The classic example, which for all I know may be apocryphal, is that women having heart attacks present with slightly different symptoms than men having heart attacks. But most studies done on heart attack symptoms used men as subjects, leading doctors to not recognize women having heart attacks when reporting their symptoms some larger percent of the time.

Autism is another example, women with autism/aspergers didn't match the DSM criteria which were designed around mostly male subjects, and took a while to be recognized and receive treatment at the same rates.

And I stress, all of that is basically folk wisdom I've received from mostly cultural sources, it might be an old wive's tale for all I know. But it's a commonly-cited concept on the left, and makes sense as something he could be referencing.

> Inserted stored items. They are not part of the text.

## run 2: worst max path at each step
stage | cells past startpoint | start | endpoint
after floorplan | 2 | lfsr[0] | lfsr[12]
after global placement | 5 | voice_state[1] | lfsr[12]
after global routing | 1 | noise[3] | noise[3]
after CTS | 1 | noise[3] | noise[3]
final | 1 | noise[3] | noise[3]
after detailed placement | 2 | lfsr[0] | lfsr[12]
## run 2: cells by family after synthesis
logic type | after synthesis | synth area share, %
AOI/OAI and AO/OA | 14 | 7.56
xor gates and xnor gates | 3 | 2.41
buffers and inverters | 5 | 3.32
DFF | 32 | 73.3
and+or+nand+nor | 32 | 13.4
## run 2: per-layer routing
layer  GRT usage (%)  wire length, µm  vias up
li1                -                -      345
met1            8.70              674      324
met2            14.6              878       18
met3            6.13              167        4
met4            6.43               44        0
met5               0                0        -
`config.mk`:
```
export PLATFORM = sky130hd
export DESIGN_NAME = ks_cmd_decode
export DESIGN_NICKNAME = d
export VERILOG_FILES = /design/src/ks_cmd_pkg.sv /design/src/ks_sample_pkg.sv /design/src/ks_cmd_decode.sv
export VERILOG_INCLUDE_DIRS = /design/src
export SDC_FILE = /design/constraint.sdc
export NUM_CORES = 1
export LEC_CHECK = 0
export BUFFER_PORTS_ARGS = -buffer_cell sky130_fd_sc_hd__buf_2
export CORE_ASPECT_RATIO = 1.75
export CORE_UTILIZATION = 50
export DETAILED_ROUTE_END_ITERATION = 8
export MAX_ROUTING_LAYER = met4
export PLACE_DENSITY = 0.84
export SLEW_MARGIN = 20
export SYNTH_ARGS = -nofsm -noshare
export SYNTH_HDL_FRONTEND = slang
export SYNTH_SLANG_ARGS = --single-unit
```
`constraint.sdc`:
```
create_clock -name clk -period 5.3 [get_ports clk]
set_input_delay 0.265 -clock clk [delete_from_list [all_inputs] [get_ports clk]]
set_output_delay 0.265 -clock clk [all_outputs]
set_load 0.03 [all_outputs]
```
`src/ks_consts.svh`:
```
`ifndef KS_CONSTS_SVH
`define KS_CONSTS_SVH

// delay line storage, one word per sample slot
`define KS_DEPTH 1024

// legal loop lengths, the pitch is the tick rate divided by the length
`define KS_MIN_LENGTH 4
`define KS_MAX_LENGTH 1023

// active and pending length after reset
`define KS_DEFAULT_LENGTH 100

// noise generator start value, must not be zero or the LFSR locks up
`define KS_NOISE_SEED 16'hACE1

// feedback mask for the right-shifting Galois LFSR
`define KS_NOISE_TAPS 16'hB400

`endif

```
`src/ks_cmd_pkg.sv`:
```
package ks_cmd_pkg;

	// command opcodes as they arrive on cmd_op
	typedef enum logic [1:0]
	{
		OP_NOP        = 2'd0,
		OP_PLUCK      = 2'd1,
		OP_SET_LENGTH = 2'd2,
		OP_MUTE       = 2'd3
	} ks_op_t;

	// voice state, this decides what goes back into the delay line
	typedef enum logic [1:0]
	{
		ST_IDLE   = 2'd0, // silent, zeros are written back
		ST_EXCITE = 2'd1, // noise burst fills the loop
		ST_RING   = 2'd2  // averaged samples decay in the loop
	} voice_state_t;

endpackage

```
`src/ks_sample_pkg.sv`:
```
package ks_sample_pkg;

	// one audio sample in two's complement
	typedef logic signed [15:0] sample_t;

	// loop length and delay line address share this width
	typedef logic [9:0] len_t;

endpackage

```
`src/ks_cmd_decode.sv`:
```
`timescale 1ns/1ps

`include "ks_consts.svh"

module ks_cmd_decode (
	input  logic                       clk,
	input  logic                       trig_reset,
	input  logic                       cmd_valid,
	input  ks_cmd_pkg::ks_op_t         cmd_op,
	input  logic [15:0]                cmd_data,
	input  logic                       sample_tick,
	output ks_cmd_pkg::voice_state_t   voice_state,
	output ks_sample_pkg::len_t        loop_length,
	output logic                       restart
);
	import ks_cmd_pkg::*;
	import ks_sample_pkg::*;

	len_t pending_len; // takes effect at the next pluck
	len_t clamped_len;
	len_t excite_cnt;  // excitation ticks already taken
	logic last_excite;

	// requested length forced into the legal range
	always_comb
	begin
		if (cmd_data < `KS_MIN_LENGTH)
			clamped_len = len_t'(`KS_MIN_LENGTH);
		else if (cmd_data > `KS_MAX_LENGTH)
			clamped_len = len_t'(`KS_MAX_LENGTH);
		else
			clamped_len = cmd_data[9:0];
	end

	assign last_excite = (excite_cnt == loop_length - 10'd1); // burst is one loop long

	always_ff @(posedge clk)
	begin
		if (trig_reset)
		begin
			voice_state <= ST_IDLE;
			loop_length <= len_t'(`KS_DEFAULT_LENGTH);
			pending_len <= len_t'(`KS_DEFAULT_LENGTH);
			excite_cnt  <= '0;
			restart     <= 1'b0;
		end
		else
		begin
			restart <= 1'b0;

			// the tick sees the state before any command in this cycle
			if (sample_tick && voice_state == ST_EXCITE)
			begin
				if (last_excite)
					voice_state <= ST_RING;
				else
					excite_cnt <= excite_cnt + 10'd1;
			end

			// a command overrides whatever the tick did
			if (cmd_valid)
			begin
				case (cmd_op)
					OP_PLUCK:
					begin
						voice_state <= ST_EXCITE;
						loop_length <= pending_len; // pending length becomes active here
						excite_cnt  <= '0;
						restart     <= 1'b1;
					end
					OP_SET_LENGTH:
					begin
						pending_len <= clamped_len;
					end
					OP_MUTE:
					begin
						voice_state <= ST_IDLE;
					end
					default:
					begin
						// a nop leaves every register as it is
					end
				endcase
			end
		end
	end

endmodule

```
# Word-level counts from Yosys, hierarchy flattened
# Cells that the tools add are included.
[classes]
addsub = 2
shifts = 0
n_mux = 11
order_cmp = 2
n_reduce_logical = 4
bitwise_logic = 1
div_mod_pow = 0
multipliers = 0
n_eq_ne = 5
[op_table]
columns = ["cell", "count"]
rows = [
  ["10-bit two-way mux", 6],
  ["16-bit by 10-bit greater-than comparator with 1-bit output (second input constant)", 1],
  ["16-bit by 3-bit < comparator with 1-bit output (second input constant)", 1],
  ["10-bit by 1-bit adder with 10-bit output (second input constant)", 1],
  ["10-bit == test", 1],
  ["10-bit by 1-bit subtractor with 10-bit output (second input constant)", 1],
  ["2-bit two-way mux", 3],
  ["2-bit by 1-bit == test with 1-bit output (second input constant)", 2],
  ["2-bit == test (second input constant)", 2],
  ["2-bit case mux with 2 select lines", 1],
  ["2-bit AND reduction", 2],
  ["2-bit OR reduction", 1],
  ["1-bit logical AND", 1],
  ["1-bit two-way mux", 1],
  ["1-bit NOT", 1],
]
[totals]
word_cells = 30
out_inout_bits = 13
mem_count = 0
mem_bits_rw = 0
input_bits = 22
rom_bits = 0
latch_bits = 0
regBits = 33

# Logic depth before layout (Yosys ltp)
# Gate-level depths: netlist (run 1).
[depth]
ltp_word = 6
ltp_mapped = 10
ltp_nobuf = 9

# Worst setup path after synthesis (run 1)
# OpenSTA, ideal clock, no wires.
[synth_path]
kind = "reg-to-reg"
from = "register loop_length[0]"
to = "register excite_cnt[9]"
setup_ns = 0.072
path_slack_ns = 2.573
stages_incl_launch_ff = 11
arrival_ns = 2.655
path_buffers = 1
synth_period_minus_slack_ns = 2.727
t_required_ns = 5.228
cell_sequence = "dfxtp_1 > inv_1 > ha_1 > nor3b_4 > and2_1 > a2111oi_2 > a211oi_1 > a211o_1 > buf_2 > nor4_2 > mux2i_1"
[synth_between]
elab_chain_cells = 6
[synth_rtl]
columns = ["element", "line_no", "text"]
rows = [
  ["from (decl)", "ks_cmd_decode.sv:13", "output ks_sample_pkg::len_t loop_length,"],
  ["from (signal assigned)", "ks_cmd_decode.sv:42", "loop_length <= len_t'(`KS_DEFAULT_LENGTH);"],
  ["from (signal assigned)", "ks_cmd_decode.sv:67", "loop_length <= pending_len;"],
  ["10-bit by 1-bit subtractor with 10-bit output *", "ks_cmd_decode.sv:35", "assign last_excite = (excite_cnt == loop_length - 10'd1);"],
  ["10-bit == test *", "ks_cmd_decode.sv:35", ""],
  ["10-bit two-way mux *", "ks_cmd_decode.sv:54", "if (last_excite)"],
  ["10-bit two-way mux *", "ks_cmd_decode.sv:52", "if (sample_tick && voice_state == ST_EXCITE)"],
  ["10-bit two-way mux", "ks_cmd_decode.sv:63", "case (cmd_op)"],
  ["10-bit two-way mux *", "ks_cmd_decode.sv:61", "if (cmd_valid)"],
  ["to (signal assigned)", "ks_cmd_decode.sv:57", "excite_cnt <= excite_cnt + 10'd1;"],
  ["to (decl)", "ks_cmd_decode.sv:21", "len_t excite_cnt;"],
]
# Mark *: on every way between the ends. The rest lies on a longest branch, timed or not.
# A chain may end at the register's enable or synchronous reset.

# Worst setup path after layout (run 1)
[layout_path]
from = "register loop_length[0]"
to = "register excite_cnt[7]"
# The elaborated chain is that of the path after synthesis.

==> results of run 1 <==
[cells in the final DEF (no fill, tap or decap), types with 2 or more instances in the layout]
cell type / n
buf_2: 34
dfxtp_1: 33
nand2_1: 26
nor2_1: 21
a21oi_1: 14
o21ai_0: 8
xnor2_1: 8
inv_1: 6
nor3_1: 6
xor2_1: 5
a22o_1: 5
clkbuf_8: 5
or3_1: 4
a211oi_1: 4
or4_1: 4
or2_2: 3
and2_1: 3
nand3_1: 3
nand4_1: 3
mux2i_1: 3
clkinvlp_4: 3
nor4_1: 2
a211o_1: 2
a2111oi_0: 2
o31ai_1: 2
o211ai_1: 2
o22a_1: 2
ha_1: 2
[how the worst max path moves through the flow]
stage                          to  slack [ns]  cells past startpoint
finish              excite_cnt[7]        2.46                      9
global route        excite_cnt[7]        2.17                      9
CTS                 excite_cnt[7]        2.45                      9
detailed placement  excite_cnt[7]        2.48                      9
global placement    excite_cnt[5]        2.57                      9
floorplan           excite_cnt[9]        2.57                     10
[critical path: stages (launching register included)]
cell	delay, ns
dfxtp_1	0.34
inv_1	0.09
ha_1	0.18
nor3b_4	0.27
a2111oi_1	0.13
a2111oi_2	0.41
a211oi_1	0.15
a211o_1	0.49
or4_1	0.55
a21oi_1	0.16
[cell families after synthesis]
logic type	after synthesis	synth area share
compound gates	49	0.207
xor+xnor	13	0.0698
fa+ha+maj	2	0.0153
buf+inv	12	0.0291
flops	33	0.405
mux	3	0.0184
simple gates	82	0.255
[report_power, final]
group	switching, mW	total [mW]	internal [mW]
sequential	0.00351	0.256	0.253
clock	0.0976	0.190	0.0920
combinational	0.0208	0.0345	0.0137
total	0.122	0.480	0.359
[flip-flops by register name (all words and copies together), names as in the netlist]
register and flops:
excite_cnt 10, loop_length 10, pending_len 10, voice_state 2, restart 1
[metal layers]
| layer | wire length [µm] | vias to the layer above | share of wire | global-route usage |
|---|---|---|---|---|
| met5 | 0 | - | 0 | - |
| met4 | 118 | 0 | 0.032 | 0.133 |
| met3 | 122 | 9 | 0.034 | 0.0581 |
| met2 | 2030 | 44 | 0.56 | 0.414 |
| met1 | 1360 | 703 | 0.37 | 0.227 |
| li1 | - | 773 | - | - |
[cell type report]
class,instances,area (µm²)
Clock buffer,5,68.8
Sequential cell,33,661
Tap cell,43,53.8
Multi-Input combinational cell,149,923
Inverter,7,26.3
Timing Repair Buffer,34,170
Clock inverter,3,22.5
Fill cell,296,1220
[per-stage QoR]
step	util	hold slack, ns	setup WS [ns]
global placement	0.584	0.438	2.57
detailed placement	0.584	0.444	2.48
global route	0.613	0.233	2.17
CTS	0.613	0.213	2.45
finish	0.613	0.214	2.46
floorplan	-	0.406	2.57
[cell usage after synthesis, drive strengths merged]
| cell type | n |
|---|---|
| and2 | 3 |
| dfxtp | 33 |
| nand4 | 3 |
| nand2 | 26 |
| nand3b | 1 |
| buf | 2 |
| o311a | 1 |
| mux2i | 3 |
| o211ai | 2 |
| nor2 | 21 |
| a2111oi | 4 |
| o21ai | 9 |
| o311ai | 1 |
| or4 | 4 |
| inv | 6 |
| nor3 | 7 |
| a31oi | 1 |
| xnor2 | 8 |
| o31ai | 2 |
| a211oi | 4 |
| nand3 | 3 |
| o21a | 1 |
| a22o | 5 |
| o22a | 2 |
| or2 | 3 |
| a211o | 2 |
| and3 | 1 |
| clkbuf | 3 |
| o221ai | 1 |
| or3 | 4 |
| a21oi | 14 |
| and4b | 1 |
| nor3b | 1 |
| nor2b | 1 |
| xor2 | 5 |
| ha | 2 |
| clkinv | 1 |
| nor4 | 3 |
==> flow_summary.toml, run 1 <==
[hold_path]
min_path_cells = 3
min_from = "cmd_data[6]"
hold_end = "pending_len[6]"
hold_path.class = "input pin to flip-flop"

[power_and_ir_drop]
ir_worst_vdd_mv = 0.191
total_power_mw = 0.480
p_leak_nw = 0.742
p_per_area_mw_per_mm2 = 250

[placed_design]
port_buffers = 34
post_dp_cell_area_mm2 = 0.00183
dp.cells = 266
place_hpwl_um = 2860
place_congestion = 0.988

[cts]
clk_latency_ns = 0.29
cts_buffer_depth = 2
cts_buffers = 5
cts_tree = "built"
cts-htree-levels = 2
post_cts_buffers = 0
root_buffer = "clkbuf_8"
cts_resized = 0
clk_pin_slew_ns = 0.07
postCtsHoldBufs = 0
cts_sinks = 33

[die]
start_util = 0.519
io_pins = 35
dieArea_mm2 = 0.00350
die_h_um = 77.6
die_w_um = 45.2
core_mm2 = 0.00314
num_rows = 27

[sta]
relSlewSlack = 0.508
rsz0062_at_grt = "no"
fin_crit_sh = 0.537
period_needed_ns = 2.84
maxSlewViolCount = 0
tightest_slew_ns = 0.720
clock_skew_ns = 0.00350
setup_viol = 0
finalHoldViolCount = 0
tns_ns = 0
clock.fmax_mhz = 352

[global_routing]
grt_pass1_wl_um = 5920
grt_start_max_net_pins = 17
antenna_found_initial = 0
overflow = 0
grt_pass1_vias = 1403
grt_use_total = 0.239

[detailed_routing]
routed_wl_um = 3630
ant_nets = 0
vias = 1529
post-route-drc-count = 0
routedWlPerCell_um = 13.3
viasPerCell = 5.58
drt-pass1-iter-count = 4
first_iter_violations = 44

[setup_path]
r2r_end = "excite_cnt[7]"
crit_start = "loop_length[0]"
crit_required_ns = 5.52
cp.arrival_ns = 3.06
r2r-start = "loop_length[0]"
path_class = "flip-flop to flip-flop"
rr_worst_depth = 9
worstSetupEndpointType = "flip-flop"
crit_path_start_kind = "flip-flop"
r2r_setup_slack_ns = 2.46
worstPathMaxFanout = 14

[yosys]
synthTopCellsByArea = "dfxtp_1, nand2_1, nor2_1"
yosysUniqueCellTypes = 43
synth.avg_cell_area_um2 = 8.41
synth_top_area_cell = "dfxtp_1"
synth_seq_area_share = 0.405
synth_top_cell_area_share = 0.405
synth_nets = 218
synth_seq_cells = 33
ys_warn_count = 0
synth_area_mm2 = 0.00163
synthCells = 194

[finish]
final_area_mm2 = 0.00193
final_nets = 254
drive_above_1_share = 0.212
num_antenna_cells = 0
fin_cells = 274
synthToLayoutAreaGrowth_pct = 18.0

[job]
maxCapViolCount = 0

[run_status]
status = "finished clean"
(Power assumes the default switching activity.)
==> inputs of run 2 (changes only) <==
--- a/config.mk
+++ b/config.mk
@@ -6,6 +6,7 @@
 export SDC_FILE = /design/constraint.sdc
 export NUM_CORES = 1
 export LEC_CHECK = 0
+export ABC_AREA = 1
 export BUFFER_PORTS_ARGS = -buffer_cell sky130_fd_sc_hd__buf_2
 export CORE_ASPECT_RATIO = 1.75
 export CORE_UTILIZATION = 50
==> constraint.sdc (replaced) <==
create_clock -name clk -period 2.92 [get_ports clk]
set_input_delay 0.146 -clock clk [delete_from_list [all_inputs] [get_ports clk]]
set_output_delay 0.146 -clock clk [all_outputs]
set_load 0.03 [all_outputs]
==> run 2 against run 1 <==
- via count up 18%
- register-to-register slack got worse by 1.7 ns
- hold slack got worse by 0.098 ns
- count of clock-buffer cells in the layout is the same
- power is 82% higher
- clock skew up 0.00062 ns
==> flow_summary.toml, run 2 <==
[yosys]
synthArstFlopShare = 0
synthAdderAreaFrac = 0.0143
synthCells = 268
synth-simple-area-share = 0.365
synth_nets = 292
synth_area_mm2 = 0.00175
ys_warn_count = 0
synth_seq_area_share = 0.378
synthMuxAreaShare = 0
synth_top_area_cell = "dfxtp_1"
synth.avg_cell_area_um2 = 6.52
synth_common_cells = "nand2_1, inv_1, dfxtp_1"
synthTopCellsByArea = "dfxtp_1, nand2_1, inv_1"
yosysMostFrequentCell = "nand2_1"
synth_edf_count = 0
yosys_most_used_dff = "dfxtp_1"
synth_top_family_by_area = "simple AND/OR/NAND/NOR gates"
synth_top_cell_area_share = 0.378
synth-compound-area-share = 0.130
synth_seq_cells = 33
synth_xor_area_frac = 0.0201
yosysUniqueCellTypes = 27

[sta]
tightest_slew_ns = 0.603
clock.fmax_mhz = 473
period_needed_ns = 2.12
maxSlewViolCount = 0
rsz0062_at_grt = "no"
finalHoldViolCount = 0
relSlewSlack = 0.594
hold_ws_ns = 0.116
setup_viol = 0
fin_crit_sh = 0.725
tns_ns = 0
clock_skew_ns = 0.00413

[finish]
n_fill_cell = 351
final_area_mm2 = 0.00205
num_antenna_cells = 0
mostFrequentLayoutCell = "nand2_1"
multiInputGateArea_um2 = 926
drive_above_1_share = 0.176
top_regs = "excite_cnt x10, loop_length x10, pending_len x10"
regArea_um2 = 661
final_cell_mix = "nand2_1, inv_1, buf_2"
fin_cells = 351
synthToLayoutAreaGrowth_pct = 17.1
final_nets = 329
fin_util = 0.608

[global_routing]
grt_use_total = 0.269
grt_pass1_wl_um = 7080
antenna_found_initial = 0
grt_pass1_vias = 1653
overflow = 0
grt_start_max_net_pins = 13

[power_and_ir_drop]
p_int_mw = 0.651
swShare = 0.255
ir_worst_vdd_mv = 0.360
seq_power_share = 0.535
combPwrFrac = 0.081
p_leak_nw = 0.934
p_per_area_mw_per_mm2 = 427
pwr-share-clk = 0.384
switchingPower_mw = 0.223

[cts]
post_cts_buffers = 0
clk_latency_ns = 0.29
root_buffer = "clkbuf_8"
clk_pin_slew_ns = 0.07
cts_tree = "built"
cts_resized = 0
cts_buffer_depth = 2
cts_buffers = 5
postCtsHoldBufs = 0
cts_sinks = 33
cts-htree-levels = 2

[setup_path]
rr_worst_depth = 11
r2r_setup_slack_ns = 0.80
crit_required_ns = 3.10
crit_start = "loop_length[0]"
path_class = "flip-flop to flip-flop"
worstSetupEndpointType = "flip-flop"
cp.arrival_ns = 2.30
worstPathMaxFanout = 9
r2r_end = "voice_state[0]"
r2r-start = "loop_length[0]"
crit_path_start_kind = "flip-flop"

[die]
core_mm2 = 0.00336
num_rows = 28
die_h_um = 80.2
io_pins = 35
start_util = 0.519
dieArea_mm2 = 0.00374
die_w_um = 46.7

[placed_design]
post_dp_cell_area_mm2 = 0.00196
place_congestion = 0.926
port_buffers = 34
dp.cells = 343
place_hpwl_um = 3340

[run_status]
status = "finished clean"

[detailed_routing]
post-route-drc-count = 0
drt-pass1-iter-count = 4
viasPerCell = 5.16
vias = 1811
routed_wl_um = 4190
routedWlPerCell_um = 11.9
ant_nets = 0
first_iter_violations = 54

[hold_path]
min_path_cells = 3
hold_path.class = "input pin to flip-flop"
hold_end = "pending_len[8]"
min_from = "cmd_data[8]"

[job]
maxCapViolCount = 0
-- run 2: worst max-delay path by stage --
stage / depth (start not counted) / endpoint
4_1_cts: 11 / voice_state[0]
3_5_place_dp: 11 / voice_state[0]
6_report: 11 / voice_state[0]
3_3_place_gp: 11 / voice_state[0]
5_1_grt: 14 / voice_state[0]
2_1_floorplan: 14 / voice_state[0]
-- run 2: logic make-up (layout without fill, tap and decap cells) --
logic type               after synthesis  count (layout)
AO/OA/AOI/OAI                         43              43
XOR/XNOR                               4               4
adder cells (fa/ha/maj)                2               2
buffers and inverters                 42              80
flip-flops                            33              33
AND/OR/NAND/NOR                      144             144
-- run 2: routing by layer --
metal  wire length (µm)  GRT usage  vias to the layer above
met2               2320      0.458                       39
met3                137     0.0517                       15
met1               1560      0.267                      826
met4                159      0.157                        0
met5                  0          -                        -
li1                   -          -                      931
-- run 2: worst max-delay path, stage by stage (launching register included) --
cell	delay, ns
dfxtp_1	0.34
inv_1	0.15
ha_1	0.32
nand3_1	0.14
nor2_1	0.13
xor2_1	0.16
nand2_1	0.08
nor2_2	0.21
nand2_4	0.12
nand2_4	0.11
a21oi_2	0.05
or2_1	0.19
-- run 2: power by group through the flow --
stage                     clock (mW)  sequential, mW  combinational, mW
after floorplan                    0           0.481             0.0371
after global placement             0           0.477             0.0695
after detailed placement           0           0.477             0.0708
after CTS                      0.340           0.467             0.0713
after global routing           0.363           0.468             0.0797
final                          0.335           0.467             0.0711
-- run 2: layout make-up --
type	count	area share
inverters	37	0.0679
flip-flops and latches	33	0.323
clock buffers	5	0.0336
multi-input cells	193	0.453
well taps	45	0.0275
repair buffers	35	0.0869
clock inverters	3	0.00856
-- run 2: stage by stage --
step / setup WS, ns / power (mW)
global route: 0.640 / 0.911
global placement: 0.944 / 0.546
floorplan: 0.774 / 0.518
detailed placement: 0.829 / 0.548
CTS: 0.824 / 0.878
finish: 0.804 / 0.873
==> inputs of run 3 (changes only) <==
--- a/config.mk
+++ b/config.mk
@@ -9,10 +9,10 @@
 export ABC_AREA = 1
 export BUFFER_PORTS_ARGS = -buffer_cell sky130_fd_sc_hd__buf_2
 export CORE_ASPECT_RATIO = 1.75
-export CORE_UTILIZATION = 50
+export CORE_UTILIZATION = 49
 export DETAILED_ROUTE_END_ITERATION = 8
 export MAX_ROUTING_LAYER = met4
-export PLACE_DENSITY = 0.84
+export PLACE_DENSITY = 0.85
 export SLEW_MARGIN = 20
 export SYNTH_ARGS = -nofsm -noshare
 export SYNTH_HDL_FRONTEND = slang
==> constraint.sdc (replaced) <==
create_clock -name clk -period 1.9 [get_ports clk]
set_input_delay 0.095 -clock clk [delete_from_list [all_inputs] [get_ports clk]]
set_output_delay 0.095 -clock clk [all_outputs]
set_load 0.03 [all_outputs]
==> run 3 against run 2 <==
- the flow now finishes with violations (setup timing)
- clock skew rose by 0.0024 ns
- routed wire length rose by 9.9%
- global-route usage rose by 0.11 points
- power rose by 75%
- critical path type unchanged
- critical endpoint unchanged
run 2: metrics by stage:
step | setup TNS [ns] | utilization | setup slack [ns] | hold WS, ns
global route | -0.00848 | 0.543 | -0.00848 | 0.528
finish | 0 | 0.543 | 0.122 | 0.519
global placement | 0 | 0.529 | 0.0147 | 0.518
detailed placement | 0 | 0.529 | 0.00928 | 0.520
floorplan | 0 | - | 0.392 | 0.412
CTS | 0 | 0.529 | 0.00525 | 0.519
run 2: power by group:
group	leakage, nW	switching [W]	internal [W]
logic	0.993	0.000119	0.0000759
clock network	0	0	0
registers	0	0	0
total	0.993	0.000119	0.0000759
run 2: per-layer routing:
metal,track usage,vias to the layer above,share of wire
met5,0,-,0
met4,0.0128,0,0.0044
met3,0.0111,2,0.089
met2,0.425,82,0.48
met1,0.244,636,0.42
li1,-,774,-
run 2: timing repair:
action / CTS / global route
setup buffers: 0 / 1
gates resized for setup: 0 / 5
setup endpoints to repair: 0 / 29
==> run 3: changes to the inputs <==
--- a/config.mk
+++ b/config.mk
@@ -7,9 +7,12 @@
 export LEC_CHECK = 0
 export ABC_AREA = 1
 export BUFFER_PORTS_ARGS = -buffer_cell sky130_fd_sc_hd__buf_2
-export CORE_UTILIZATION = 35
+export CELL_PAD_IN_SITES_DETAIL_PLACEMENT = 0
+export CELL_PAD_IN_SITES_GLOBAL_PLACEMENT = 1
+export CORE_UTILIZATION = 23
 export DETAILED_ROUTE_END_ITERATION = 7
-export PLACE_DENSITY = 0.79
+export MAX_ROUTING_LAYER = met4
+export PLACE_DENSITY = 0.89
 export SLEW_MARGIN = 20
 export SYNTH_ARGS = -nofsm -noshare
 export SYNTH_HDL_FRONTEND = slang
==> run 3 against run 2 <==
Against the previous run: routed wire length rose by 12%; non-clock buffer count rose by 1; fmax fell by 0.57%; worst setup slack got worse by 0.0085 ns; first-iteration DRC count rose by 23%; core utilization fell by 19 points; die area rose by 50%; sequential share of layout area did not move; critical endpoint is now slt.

Also, I don't think it follows that men having higher disease burden means men's health should receive more of the gendered medical research funding. It may mean that men should get more healtchare funding.

But it's quite possible that

  1. the conditions men get are well-understood and just need more money on treatment rather than research, and/or
  2. Men's disease burden is mostly made up of gender neutral conditions that are being covered under the 'gender neutral research' category.

In fact, it's even possible that the 'gender neutral funding' covers gender neutral conditions that affect more men than women, in a way that makes the overall research funding more beneficial towards men overall (not saying we have evidence of that, just that the data you've presented doesn't rule it out)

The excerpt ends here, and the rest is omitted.